» Work to be completed:
Lines after the one containing "worst max register" are to be omitted; print exactly each line from the start of the records up to and including it.

++++++++++++++++++++

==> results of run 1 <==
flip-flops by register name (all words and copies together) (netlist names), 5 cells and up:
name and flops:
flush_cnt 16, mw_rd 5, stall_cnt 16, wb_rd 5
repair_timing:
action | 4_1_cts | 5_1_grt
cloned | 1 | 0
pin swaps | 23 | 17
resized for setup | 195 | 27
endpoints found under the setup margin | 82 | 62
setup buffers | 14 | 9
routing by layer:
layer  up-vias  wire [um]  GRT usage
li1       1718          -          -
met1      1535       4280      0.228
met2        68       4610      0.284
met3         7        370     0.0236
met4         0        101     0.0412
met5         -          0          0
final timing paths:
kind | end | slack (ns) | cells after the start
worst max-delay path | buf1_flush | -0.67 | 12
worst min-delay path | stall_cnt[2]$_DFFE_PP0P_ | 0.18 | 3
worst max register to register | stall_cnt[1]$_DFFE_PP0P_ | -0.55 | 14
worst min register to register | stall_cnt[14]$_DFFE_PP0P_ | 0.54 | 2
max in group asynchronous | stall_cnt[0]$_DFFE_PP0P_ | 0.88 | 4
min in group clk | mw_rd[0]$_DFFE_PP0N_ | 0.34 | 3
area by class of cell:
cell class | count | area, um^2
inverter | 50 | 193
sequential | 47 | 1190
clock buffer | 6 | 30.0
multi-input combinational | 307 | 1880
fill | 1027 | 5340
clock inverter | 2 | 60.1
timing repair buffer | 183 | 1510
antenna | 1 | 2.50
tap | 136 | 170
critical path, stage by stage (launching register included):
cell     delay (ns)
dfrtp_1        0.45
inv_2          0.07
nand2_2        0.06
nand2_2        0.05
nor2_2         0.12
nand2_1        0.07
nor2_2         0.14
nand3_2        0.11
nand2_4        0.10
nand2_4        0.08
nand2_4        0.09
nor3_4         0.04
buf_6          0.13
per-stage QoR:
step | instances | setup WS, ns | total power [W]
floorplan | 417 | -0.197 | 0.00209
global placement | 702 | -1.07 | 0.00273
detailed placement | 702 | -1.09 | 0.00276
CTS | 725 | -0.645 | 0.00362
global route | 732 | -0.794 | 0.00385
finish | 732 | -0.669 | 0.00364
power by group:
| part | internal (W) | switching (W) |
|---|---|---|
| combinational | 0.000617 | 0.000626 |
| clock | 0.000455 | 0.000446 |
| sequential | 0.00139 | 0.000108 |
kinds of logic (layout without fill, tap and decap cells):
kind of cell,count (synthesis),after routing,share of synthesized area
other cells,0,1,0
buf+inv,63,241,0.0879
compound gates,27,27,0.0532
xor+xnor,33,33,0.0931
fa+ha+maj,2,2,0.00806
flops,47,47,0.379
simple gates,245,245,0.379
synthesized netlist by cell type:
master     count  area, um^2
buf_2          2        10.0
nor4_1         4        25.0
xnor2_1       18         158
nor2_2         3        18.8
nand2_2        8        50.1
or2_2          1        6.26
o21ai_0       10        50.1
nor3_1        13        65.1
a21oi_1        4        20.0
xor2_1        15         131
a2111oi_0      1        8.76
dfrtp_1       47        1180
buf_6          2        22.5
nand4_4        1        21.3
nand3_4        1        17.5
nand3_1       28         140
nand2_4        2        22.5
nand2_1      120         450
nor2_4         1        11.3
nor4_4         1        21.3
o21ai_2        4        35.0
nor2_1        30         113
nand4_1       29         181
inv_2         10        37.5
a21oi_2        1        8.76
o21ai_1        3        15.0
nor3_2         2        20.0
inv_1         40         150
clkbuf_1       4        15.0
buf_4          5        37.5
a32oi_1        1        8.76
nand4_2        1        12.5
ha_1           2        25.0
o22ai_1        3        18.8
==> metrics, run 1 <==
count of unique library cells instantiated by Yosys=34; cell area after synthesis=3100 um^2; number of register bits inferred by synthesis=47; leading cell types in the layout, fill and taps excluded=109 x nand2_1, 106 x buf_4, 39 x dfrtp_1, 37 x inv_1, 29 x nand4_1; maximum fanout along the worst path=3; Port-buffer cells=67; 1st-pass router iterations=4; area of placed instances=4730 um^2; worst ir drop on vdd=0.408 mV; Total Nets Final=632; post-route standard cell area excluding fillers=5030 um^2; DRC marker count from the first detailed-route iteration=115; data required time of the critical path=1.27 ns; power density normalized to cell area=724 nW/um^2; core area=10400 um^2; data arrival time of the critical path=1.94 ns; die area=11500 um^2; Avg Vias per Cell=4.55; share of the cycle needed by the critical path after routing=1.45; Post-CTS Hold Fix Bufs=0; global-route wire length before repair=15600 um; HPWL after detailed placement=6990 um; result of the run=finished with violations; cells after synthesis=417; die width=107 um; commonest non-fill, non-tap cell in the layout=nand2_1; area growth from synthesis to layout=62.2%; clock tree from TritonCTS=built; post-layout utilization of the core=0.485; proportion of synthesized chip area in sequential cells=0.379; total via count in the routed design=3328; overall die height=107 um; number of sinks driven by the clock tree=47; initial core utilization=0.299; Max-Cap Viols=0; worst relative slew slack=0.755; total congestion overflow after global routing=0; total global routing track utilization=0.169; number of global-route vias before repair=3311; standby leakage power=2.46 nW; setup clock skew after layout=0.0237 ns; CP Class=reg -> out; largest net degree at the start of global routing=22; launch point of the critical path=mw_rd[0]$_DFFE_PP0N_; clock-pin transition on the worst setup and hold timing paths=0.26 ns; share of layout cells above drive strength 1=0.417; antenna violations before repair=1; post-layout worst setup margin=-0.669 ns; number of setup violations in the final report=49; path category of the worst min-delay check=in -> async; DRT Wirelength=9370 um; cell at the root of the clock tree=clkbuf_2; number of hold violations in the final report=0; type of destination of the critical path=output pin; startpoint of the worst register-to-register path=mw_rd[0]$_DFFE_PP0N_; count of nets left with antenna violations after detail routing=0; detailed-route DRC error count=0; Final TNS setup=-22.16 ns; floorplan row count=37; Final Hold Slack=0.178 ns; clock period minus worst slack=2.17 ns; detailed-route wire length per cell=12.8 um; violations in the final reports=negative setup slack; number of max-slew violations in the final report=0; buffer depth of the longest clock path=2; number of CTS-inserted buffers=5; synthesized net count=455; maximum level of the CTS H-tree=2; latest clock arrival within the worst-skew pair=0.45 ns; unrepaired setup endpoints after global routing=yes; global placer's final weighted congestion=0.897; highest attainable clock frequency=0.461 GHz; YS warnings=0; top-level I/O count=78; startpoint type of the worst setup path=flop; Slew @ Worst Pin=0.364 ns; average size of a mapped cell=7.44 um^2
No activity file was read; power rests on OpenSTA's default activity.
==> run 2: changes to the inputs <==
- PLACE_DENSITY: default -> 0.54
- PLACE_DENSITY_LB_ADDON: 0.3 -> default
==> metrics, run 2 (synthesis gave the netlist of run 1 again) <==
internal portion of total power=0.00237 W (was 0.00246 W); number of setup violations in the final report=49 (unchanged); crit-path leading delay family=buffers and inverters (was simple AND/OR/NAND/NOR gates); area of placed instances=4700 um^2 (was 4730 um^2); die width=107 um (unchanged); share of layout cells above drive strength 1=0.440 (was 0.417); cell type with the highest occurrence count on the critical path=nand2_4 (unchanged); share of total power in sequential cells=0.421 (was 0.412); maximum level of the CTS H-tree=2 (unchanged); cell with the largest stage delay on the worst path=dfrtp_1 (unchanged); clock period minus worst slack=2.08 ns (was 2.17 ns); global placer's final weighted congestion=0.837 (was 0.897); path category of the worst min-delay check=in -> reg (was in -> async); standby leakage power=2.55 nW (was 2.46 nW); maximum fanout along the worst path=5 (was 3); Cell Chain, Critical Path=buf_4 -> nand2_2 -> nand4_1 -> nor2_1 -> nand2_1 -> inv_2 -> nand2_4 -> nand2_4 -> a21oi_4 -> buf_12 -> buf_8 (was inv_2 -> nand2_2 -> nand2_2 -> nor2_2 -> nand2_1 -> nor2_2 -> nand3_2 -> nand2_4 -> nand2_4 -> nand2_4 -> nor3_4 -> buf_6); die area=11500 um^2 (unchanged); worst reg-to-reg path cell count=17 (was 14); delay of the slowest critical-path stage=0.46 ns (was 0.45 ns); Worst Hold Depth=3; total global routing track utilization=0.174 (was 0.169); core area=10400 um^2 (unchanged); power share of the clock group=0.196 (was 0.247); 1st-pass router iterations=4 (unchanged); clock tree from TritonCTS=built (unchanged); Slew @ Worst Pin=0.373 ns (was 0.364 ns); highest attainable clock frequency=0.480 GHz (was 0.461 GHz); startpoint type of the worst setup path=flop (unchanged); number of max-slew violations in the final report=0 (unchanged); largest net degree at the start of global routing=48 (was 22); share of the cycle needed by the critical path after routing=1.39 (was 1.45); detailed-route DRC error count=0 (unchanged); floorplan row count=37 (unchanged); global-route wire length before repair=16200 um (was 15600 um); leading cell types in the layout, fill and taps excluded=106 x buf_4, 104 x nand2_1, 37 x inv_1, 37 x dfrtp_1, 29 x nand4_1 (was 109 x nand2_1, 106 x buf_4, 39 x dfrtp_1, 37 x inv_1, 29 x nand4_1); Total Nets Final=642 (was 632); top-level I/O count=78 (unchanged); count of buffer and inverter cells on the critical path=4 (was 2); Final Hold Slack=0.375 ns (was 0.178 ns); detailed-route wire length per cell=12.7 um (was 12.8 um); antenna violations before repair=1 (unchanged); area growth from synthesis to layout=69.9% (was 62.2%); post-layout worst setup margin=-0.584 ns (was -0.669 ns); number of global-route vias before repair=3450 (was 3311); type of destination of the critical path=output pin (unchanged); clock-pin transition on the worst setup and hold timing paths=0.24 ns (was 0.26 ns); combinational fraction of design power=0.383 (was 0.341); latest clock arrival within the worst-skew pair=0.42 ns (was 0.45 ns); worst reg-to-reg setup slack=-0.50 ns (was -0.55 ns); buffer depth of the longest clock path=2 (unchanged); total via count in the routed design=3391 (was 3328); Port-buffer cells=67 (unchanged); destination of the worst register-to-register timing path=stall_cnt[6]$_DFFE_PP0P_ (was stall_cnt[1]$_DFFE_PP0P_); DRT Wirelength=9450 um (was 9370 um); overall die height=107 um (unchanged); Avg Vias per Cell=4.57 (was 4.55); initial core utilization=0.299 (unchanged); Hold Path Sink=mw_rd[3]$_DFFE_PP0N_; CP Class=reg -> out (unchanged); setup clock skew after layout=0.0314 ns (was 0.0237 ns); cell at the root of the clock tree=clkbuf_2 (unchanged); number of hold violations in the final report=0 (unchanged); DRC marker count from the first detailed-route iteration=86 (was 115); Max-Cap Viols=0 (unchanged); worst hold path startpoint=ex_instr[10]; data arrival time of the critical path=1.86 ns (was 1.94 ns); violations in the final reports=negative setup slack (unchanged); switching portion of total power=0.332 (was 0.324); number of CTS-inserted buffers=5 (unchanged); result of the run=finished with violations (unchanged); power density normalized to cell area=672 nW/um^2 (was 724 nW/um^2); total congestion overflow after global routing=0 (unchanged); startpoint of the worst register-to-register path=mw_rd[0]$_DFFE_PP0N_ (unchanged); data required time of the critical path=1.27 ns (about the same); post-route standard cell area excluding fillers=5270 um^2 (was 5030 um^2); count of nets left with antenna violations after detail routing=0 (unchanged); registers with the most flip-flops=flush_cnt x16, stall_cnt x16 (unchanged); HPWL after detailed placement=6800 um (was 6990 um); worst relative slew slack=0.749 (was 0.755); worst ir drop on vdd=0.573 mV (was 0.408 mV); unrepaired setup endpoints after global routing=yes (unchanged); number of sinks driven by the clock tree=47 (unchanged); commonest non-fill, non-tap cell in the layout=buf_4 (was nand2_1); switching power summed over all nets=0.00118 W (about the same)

++++++++++++++++++++

» Exercise response:
==> results of run 1 <==
flip-flops by register name (all words and copies together) (netlist names), 5 cells and up:
name and flops:
flush_cnt 16, mw_rd 5, stall_cnt 16, wb_rd 5
repair_timing:
action | 4_1_cts | 5_1_grt
cloned | 1 | 0
pin swaps | 23 | 17
resized for setup | 195 | 27
endpoints found under the setup margin | 82 | 62
setup buffers | 14 | 9
routing by layer:
layer  up-vias  wire [um]  GRT usage
li1       1718          -          -
met1      1535       4280      0.228
met2        68       4610      0.284
met3         7        370     0.0236
met4         0        101     0.0412
met5         -          0          0
final timing paths:
kind | end | slack (ns) | cells after the start
worst max-delay path | buf1_flush | -0.67 | 12
worst min-delay path | stall_cnt[2]$_DFFE_PP0P_ | 0.18 | 3
worst max register to register | stall_cnt[1]$_DFFE_PP0P_ | -0.55 | 14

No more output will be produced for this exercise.